[Collected data]
==============================

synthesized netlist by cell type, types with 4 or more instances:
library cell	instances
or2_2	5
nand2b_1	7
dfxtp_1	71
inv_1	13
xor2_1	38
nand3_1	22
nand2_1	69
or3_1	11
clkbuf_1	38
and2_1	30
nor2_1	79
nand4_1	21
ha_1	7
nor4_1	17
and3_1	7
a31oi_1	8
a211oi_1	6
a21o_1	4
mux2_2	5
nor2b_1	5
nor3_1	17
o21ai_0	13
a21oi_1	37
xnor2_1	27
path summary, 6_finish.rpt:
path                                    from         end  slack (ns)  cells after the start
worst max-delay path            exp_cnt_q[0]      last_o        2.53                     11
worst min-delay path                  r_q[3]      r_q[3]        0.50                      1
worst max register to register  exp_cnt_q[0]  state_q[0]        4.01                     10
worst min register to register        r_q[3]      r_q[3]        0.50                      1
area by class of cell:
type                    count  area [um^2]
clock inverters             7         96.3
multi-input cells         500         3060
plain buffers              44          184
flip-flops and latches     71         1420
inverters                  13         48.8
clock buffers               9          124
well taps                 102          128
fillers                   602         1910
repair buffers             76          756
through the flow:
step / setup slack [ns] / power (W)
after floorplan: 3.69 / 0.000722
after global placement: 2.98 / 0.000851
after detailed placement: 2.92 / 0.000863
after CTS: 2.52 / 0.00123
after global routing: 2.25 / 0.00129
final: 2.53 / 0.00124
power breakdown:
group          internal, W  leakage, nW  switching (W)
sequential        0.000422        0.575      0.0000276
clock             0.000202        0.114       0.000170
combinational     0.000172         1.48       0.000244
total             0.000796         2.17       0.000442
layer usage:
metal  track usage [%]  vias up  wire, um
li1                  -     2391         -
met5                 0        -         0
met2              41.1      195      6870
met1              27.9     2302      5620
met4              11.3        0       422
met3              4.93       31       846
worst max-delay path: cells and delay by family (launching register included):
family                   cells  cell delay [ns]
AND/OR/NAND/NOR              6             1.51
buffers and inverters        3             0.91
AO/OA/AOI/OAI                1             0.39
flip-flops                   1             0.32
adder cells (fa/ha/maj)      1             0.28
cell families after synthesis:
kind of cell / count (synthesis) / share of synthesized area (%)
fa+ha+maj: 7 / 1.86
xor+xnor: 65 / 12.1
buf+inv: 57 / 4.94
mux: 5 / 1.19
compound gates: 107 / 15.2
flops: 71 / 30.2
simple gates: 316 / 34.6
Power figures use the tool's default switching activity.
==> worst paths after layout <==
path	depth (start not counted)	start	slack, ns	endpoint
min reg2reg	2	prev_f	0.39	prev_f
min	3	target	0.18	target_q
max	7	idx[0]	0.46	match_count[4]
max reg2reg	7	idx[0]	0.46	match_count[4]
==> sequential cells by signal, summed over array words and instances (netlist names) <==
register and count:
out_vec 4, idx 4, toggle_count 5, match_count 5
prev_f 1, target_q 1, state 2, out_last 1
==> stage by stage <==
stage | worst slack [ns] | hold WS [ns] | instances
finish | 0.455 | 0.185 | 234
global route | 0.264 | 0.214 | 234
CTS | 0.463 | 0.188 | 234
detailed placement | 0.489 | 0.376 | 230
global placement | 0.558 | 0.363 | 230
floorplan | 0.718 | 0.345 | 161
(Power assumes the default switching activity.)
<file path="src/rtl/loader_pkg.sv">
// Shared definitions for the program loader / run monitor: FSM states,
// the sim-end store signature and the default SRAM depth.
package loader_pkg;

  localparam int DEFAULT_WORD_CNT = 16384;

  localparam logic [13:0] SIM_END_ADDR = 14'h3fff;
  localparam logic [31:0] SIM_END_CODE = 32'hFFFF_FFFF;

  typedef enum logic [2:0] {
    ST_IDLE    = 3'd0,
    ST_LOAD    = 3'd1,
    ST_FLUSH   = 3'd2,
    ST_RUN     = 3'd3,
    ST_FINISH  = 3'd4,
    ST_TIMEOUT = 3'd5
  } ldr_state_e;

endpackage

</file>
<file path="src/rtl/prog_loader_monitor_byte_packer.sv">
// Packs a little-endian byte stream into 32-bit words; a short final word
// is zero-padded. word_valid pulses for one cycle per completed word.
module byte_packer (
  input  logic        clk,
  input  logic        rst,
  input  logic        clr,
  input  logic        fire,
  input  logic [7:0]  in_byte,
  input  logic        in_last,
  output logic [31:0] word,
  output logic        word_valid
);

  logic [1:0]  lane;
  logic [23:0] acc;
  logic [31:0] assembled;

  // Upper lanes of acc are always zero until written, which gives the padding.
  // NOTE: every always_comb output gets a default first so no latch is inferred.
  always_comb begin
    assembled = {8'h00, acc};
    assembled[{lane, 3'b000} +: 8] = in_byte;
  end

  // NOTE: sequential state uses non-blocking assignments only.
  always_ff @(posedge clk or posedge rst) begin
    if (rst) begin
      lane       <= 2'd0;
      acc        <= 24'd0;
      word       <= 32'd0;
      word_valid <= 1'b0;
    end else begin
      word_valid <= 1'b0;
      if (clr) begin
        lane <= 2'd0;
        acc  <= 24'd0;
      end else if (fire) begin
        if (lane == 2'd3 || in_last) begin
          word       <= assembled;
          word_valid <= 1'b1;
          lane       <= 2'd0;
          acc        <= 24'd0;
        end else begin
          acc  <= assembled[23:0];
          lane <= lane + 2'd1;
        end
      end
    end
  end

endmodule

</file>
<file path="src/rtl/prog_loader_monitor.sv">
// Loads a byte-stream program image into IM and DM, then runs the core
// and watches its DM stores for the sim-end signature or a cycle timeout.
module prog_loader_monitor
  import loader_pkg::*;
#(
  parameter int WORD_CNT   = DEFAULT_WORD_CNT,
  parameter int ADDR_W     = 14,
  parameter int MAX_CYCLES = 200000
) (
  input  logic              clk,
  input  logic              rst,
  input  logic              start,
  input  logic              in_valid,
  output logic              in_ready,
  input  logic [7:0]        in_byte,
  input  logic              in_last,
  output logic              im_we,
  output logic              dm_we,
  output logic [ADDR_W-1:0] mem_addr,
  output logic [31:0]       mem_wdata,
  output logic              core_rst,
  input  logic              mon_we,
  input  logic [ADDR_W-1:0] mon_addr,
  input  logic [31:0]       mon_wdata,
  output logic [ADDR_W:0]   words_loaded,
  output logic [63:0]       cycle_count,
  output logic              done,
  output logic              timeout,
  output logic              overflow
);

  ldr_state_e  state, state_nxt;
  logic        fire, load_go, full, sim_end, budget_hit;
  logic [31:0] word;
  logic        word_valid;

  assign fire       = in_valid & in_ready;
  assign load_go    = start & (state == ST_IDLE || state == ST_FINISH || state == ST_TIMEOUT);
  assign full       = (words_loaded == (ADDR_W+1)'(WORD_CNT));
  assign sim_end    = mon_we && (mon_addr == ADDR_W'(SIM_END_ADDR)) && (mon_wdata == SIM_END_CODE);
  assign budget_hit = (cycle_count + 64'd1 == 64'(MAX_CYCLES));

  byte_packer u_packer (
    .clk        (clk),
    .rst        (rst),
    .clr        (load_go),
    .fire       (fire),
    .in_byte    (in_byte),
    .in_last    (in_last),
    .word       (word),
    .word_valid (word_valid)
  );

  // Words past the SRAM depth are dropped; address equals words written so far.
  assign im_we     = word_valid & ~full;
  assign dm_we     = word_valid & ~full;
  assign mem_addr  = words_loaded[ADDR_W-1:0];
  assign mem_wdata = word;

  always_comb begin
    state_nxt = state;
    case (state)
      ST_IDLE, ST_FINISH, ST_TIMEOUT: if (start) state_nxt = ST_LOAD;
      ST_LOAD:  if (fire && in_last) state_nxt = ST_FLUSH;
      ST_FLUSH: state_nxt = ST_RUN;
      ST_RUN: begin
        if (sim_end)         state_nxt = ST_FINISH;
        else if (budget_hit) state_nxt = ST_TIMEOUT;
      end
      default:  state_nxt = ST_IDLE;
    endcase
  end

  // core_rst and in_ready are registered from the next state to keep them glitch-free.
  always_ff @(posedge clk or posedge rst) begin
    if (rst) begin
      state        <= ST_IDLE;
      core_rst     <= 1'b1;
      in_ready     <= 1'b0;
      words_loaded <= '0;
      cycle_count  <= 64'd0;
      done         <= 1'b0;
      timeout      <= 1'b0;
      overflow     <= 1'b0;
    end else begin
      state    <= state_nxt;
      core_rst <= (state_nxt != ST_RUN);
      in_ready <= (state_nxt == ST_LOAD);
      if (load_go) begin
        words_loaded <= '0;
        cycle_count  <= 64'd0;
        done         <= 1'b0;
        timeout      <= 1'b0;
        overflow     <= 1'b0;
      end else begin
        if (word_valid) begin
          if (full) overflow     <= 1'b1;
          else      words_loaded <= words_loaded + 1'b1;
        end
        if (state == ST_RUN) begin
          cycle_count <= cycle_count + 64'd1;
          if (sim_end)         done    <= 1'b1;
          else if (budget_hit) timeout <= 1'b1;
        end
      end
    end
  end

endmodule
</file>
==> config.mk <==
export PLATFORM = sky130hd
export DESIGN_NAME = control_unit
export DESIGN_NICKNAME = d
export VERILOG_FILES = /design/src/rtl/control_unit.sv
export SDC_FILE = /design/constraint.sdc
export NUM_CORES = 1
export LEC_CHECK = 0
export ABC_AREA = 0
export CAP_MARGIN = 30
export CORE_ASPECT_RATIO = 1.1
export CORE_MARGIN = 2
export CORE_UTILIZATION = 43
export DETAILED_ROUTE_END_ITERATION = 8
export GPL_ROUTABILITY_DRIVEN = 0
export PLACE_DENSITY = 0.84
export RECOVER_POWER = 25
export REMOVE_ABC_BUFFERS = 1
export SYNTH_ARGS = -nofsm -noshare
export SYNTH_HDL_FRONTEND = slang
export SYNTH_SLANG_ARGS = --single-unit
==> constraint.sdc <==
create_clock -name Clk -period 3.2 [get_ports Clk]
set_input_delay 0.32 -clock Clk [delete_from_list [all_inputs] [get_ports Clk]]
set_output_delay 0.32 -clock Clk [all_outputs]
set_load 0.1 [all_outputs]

==============================

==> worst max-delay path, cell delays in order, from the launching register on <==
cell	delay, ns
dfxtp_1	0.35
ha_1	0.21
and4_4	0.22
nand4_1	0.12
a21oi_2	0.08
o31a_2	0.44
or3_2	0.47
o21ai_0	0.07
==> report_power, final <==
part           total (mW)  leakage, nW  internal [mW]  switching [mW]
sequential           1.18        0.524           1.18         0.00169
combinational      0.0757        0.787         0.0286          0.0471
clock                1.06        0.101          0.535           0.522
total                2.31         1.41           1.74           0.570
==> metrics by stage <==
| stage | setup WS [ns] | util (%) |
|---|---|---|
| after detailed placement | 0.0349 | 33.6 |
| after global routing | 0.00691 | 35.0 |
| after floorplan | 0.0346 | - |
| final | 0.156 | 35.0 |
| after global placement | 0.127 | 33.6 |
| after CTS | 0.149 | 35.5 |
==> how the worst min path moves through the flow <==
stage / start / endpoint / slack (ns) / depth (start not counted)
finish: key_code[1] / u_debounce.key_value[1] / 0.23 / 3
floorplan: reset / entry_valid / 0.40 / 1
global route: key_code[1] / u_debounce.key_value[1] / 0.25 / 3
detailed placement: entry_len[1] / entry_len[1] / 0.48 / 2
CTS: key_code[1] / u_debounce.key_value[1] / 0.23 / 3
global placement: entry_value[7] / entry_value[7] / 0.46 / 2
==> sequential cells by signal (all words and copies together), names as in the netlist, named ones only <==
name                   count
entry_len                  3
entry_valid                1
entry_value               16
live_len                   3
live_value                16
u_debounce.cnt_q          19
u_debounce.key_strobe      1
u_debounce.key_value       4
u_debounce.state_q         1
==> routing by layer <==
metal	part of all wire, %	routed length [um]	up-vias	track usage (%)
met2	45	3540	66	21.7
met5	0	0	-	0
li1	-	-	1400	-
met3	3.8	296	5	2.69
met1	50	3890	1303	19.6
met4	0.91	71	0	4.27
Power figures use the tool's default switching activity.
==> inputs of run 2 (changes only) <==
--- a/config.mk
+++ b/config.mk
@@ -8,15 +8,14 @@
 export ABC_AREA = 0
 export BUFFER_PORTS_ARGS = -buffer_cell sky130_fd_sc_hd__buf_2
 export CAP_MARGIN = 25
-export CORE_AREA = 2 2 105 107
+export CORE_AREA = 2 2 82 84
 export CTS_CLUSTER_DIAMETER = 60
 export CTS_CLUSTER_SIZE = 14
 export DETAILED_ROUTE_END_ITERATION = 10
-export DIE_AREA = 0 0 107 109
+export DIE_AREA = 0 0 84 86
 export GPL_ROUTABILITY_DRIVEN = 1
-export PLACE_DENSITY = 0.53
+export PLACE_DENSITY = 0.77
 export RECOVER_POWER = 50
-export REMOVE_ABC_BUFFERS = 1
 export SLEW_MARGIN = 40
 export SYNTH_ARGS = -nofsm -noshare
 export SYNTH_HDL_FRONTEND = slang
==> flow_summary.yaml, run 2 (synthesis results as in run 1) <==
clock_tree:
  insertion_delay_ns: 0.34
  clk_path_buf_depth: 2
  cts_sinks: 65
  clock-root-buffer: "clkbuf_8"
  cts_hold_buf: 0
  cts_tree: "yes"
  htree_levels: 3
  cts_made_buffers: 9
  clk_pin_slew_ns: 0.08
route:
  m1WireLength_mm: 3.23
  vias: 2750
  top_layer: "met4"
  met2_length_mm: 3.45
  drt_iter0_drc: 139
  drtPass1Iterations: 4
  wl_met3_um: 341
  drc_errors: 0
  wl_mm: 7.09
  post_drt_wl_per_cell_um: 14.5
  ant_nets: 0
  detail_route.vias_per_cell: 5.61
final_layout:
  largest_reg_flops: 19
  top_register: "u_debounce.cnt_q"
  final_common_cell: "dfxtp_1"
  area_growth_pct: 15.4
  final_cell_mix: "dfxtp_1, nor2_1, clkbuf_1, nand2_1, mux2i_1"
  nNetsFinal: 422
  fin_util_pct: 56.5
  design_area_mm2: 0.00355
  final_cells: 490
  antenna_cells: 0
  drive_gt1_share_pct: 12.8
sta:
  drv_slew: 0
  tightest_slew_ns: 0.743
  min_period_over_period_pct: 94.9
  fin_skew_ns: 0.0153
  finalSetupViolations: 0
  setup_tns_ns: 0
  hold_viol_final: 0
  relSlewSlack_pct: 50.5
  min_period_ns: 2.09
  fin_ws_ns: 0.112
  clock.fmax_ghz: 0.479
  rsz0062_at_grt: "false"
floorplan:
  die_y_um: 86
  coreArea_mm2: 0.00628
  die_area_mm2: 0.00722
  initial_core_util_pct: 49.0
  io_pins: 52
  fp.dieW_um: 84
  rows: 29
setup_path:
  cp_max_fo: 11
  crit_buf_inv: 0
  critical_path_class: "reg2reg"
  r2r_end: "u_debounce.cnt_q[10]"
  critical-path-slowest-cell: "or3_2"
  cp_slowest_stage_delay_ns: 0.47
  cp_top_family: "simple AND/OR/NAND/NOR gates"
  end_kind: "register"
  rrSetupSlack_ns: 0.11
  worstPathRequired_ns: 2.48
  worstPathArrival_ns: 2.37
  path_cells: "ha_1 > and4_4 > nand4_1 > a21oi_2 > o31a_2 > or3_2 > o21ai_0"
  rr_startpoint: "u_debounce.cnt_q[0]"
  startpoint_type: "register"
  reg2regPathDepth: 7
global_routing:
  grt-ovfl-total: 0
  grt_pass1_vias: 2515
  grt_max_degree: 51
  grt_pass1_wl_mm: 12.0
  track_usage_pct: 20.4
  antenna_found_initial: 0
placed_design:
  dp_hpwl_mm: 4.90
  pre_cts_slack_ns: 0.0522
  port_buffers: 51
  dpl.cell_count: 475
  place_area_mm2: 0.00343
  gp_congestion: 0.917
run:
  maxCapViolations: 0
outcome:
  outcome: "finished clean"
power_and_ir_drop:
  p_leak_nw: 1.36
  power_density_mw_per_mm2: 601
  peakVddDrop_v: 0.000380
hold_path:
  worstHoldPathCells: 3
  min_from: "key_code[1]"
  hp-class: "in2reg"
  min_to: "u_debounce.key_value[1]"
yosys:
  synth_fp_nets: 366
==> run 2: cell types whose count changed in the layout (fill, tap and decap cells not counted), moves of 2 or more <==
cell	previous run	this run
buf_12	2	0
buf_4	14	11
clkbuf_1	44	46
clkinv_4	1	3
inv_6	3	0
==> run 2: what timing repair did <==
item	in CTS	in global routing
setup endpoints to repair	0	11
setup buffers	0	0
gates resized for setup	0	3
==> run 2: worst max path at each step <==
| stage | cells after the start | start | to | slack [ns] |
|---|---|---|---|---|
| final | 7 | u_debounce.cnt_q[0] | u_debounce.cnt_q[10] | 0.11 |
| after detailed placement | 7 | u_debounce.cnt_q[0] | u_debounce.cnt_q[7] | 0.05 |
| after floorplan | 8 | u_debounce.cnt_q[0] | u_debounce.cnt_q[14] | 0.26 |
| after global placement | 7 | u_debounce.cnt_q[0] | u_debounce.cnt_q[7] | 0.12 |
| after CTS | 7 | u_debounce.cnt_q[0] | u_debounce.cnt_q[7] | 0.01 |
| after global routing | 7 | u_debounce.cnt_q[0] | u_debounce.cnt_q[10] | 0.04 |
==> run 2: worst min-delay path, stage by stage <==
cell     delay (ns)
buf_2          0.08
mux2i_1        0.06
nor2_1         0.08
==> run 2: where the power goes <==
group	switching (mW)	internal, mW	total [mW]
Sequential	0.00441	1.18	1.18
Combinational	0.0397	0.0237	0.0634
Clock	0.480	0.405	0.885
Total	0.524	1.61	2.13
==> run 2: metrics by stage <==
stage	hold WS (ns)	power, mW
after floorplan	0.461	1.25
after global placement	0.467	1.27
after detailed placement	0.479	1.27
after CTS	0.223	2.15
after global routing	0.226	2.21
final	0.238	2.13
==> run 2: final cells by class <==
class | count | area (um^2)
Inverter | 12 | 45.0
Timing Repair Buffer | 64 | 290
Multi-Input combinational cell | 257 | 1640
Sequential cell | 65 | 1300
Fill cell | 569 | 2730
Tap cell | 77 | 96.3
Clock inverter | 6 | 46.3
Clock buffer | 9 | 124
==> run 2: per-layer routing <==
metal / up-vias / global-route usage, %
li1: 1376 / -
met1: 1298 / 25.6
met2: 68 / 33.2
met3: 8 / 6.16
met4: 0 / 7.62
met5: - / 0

==============================

YOUR INSTRUCTIONS
Count up the lines in the entries above where the word "more" appears, and give the figure with nothing added.

TASK SOLUTION
2